* YOUR TASK: Search term "critical": please copy every line of the records below that contains it.

* MATERIALS PROVIDED:
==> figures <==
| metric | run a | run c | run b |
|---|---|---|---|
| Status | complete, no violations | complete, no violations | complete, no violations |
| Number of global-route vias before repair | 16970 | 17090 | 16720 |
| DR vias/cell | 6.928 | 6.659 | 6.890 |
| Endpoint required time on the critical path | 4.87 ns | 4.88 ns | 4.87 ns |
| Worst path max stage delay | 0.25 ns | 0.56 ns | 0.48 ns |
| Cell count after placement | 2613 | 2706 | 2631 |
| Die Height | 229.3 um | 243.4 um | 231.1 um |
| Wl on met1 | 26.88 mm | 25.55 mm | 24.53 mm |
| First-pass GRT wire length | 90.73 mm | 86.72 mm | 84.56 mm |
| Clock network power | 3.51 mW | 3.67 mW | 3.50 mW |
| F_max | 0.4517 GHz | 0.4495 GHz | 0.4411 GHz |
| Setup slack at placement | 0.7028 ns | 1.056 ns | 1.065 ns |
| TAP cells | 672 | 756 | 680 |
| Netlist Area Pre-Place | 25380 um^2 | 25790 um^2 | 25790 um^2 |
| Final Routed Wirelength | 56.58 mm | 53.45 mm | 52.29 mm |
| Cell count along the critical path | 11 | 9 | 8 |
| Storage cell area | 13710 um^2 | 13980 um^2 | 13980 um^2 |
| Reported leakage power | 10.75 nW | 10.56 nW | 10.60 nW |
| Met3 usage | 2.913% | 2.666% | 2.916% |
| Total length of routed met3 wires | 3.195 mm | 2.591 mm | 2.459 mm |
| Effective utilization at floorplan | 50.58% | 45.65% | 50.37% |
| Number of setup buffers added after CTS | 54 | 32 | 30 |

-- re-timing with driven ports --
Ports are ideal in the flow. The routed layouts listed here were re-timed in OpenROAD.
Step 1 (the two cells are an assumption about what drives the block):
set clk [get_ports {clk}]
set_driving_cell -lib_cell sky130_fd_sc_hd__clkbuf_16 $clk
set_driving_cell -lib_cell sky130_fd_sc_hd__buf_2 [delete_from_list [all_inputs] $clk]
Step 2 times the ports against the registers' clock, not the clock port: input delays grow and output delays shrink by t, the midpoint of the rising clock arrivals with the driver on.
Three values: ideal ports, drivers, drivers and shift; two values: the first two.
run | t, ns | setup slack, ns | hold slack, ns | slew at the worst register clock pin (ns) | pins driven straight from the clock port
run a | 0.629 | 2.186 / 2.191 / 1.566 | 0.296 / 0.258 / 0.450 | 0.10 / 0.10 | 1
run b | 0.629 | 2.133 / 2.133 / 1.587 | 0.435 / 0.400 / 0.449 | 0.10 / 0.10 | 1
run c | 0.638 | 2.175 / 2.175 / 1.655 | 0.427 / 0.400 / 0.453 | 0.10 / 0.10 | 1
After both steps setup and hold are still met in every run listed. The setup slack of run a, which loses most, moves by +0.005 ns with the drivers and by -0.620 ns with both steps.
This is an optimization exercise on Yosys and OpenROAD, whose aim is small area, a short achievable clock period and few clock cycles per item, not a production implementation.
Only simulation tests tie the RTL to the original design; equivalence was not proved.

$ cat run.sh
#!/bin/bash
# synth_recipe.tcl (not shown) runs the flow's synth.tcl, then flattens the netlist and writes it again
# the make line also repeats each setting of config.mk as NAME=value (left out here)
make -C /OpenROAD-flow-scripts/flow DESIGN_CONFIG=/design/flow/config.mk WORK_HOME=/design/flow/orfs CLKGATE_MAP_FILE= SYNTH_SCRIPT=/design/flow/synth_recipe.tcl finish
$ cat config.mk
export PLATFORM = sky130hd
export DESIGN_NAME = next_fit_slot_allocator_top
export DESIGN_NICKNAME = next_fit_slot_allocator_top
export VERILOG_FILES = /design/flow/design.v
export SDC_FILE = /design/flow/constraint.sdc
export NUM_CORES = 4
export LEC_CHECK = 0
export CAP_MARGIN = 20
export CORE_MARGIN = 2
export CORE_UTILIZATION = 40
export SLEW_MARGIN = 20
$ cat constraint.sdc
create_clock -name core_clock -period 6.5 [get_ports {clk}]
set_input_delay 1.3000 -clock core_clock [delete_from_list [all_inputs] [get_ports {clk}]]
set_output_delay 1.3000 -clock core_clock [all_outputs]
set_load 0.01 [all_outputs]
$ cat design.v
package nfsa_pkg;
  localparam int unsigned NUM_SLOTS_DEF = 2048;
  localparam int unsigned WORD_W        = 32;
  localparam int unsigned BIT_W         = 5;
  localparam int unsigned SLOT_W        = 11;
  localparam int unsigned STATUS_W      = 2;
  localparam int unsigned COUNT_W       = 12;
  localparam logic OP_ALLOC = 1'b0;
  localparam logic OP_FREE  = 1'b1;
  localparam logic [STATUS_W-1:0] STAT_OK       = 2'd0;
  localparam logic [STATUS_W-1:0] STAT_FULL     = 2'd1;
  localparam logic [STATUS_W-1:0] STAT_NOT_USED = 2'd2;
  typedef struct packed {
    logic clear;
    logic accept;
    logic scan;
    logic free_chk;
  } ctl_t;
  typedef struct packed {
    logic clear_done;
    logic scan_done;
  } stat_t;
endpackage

* YOUR SOLUTION:
| Endpoint required time on the critical path | 4.87 ns | 4.88 ns | 4.87 ns |
| Cell count along the critical path | 11 | 9 | 8 |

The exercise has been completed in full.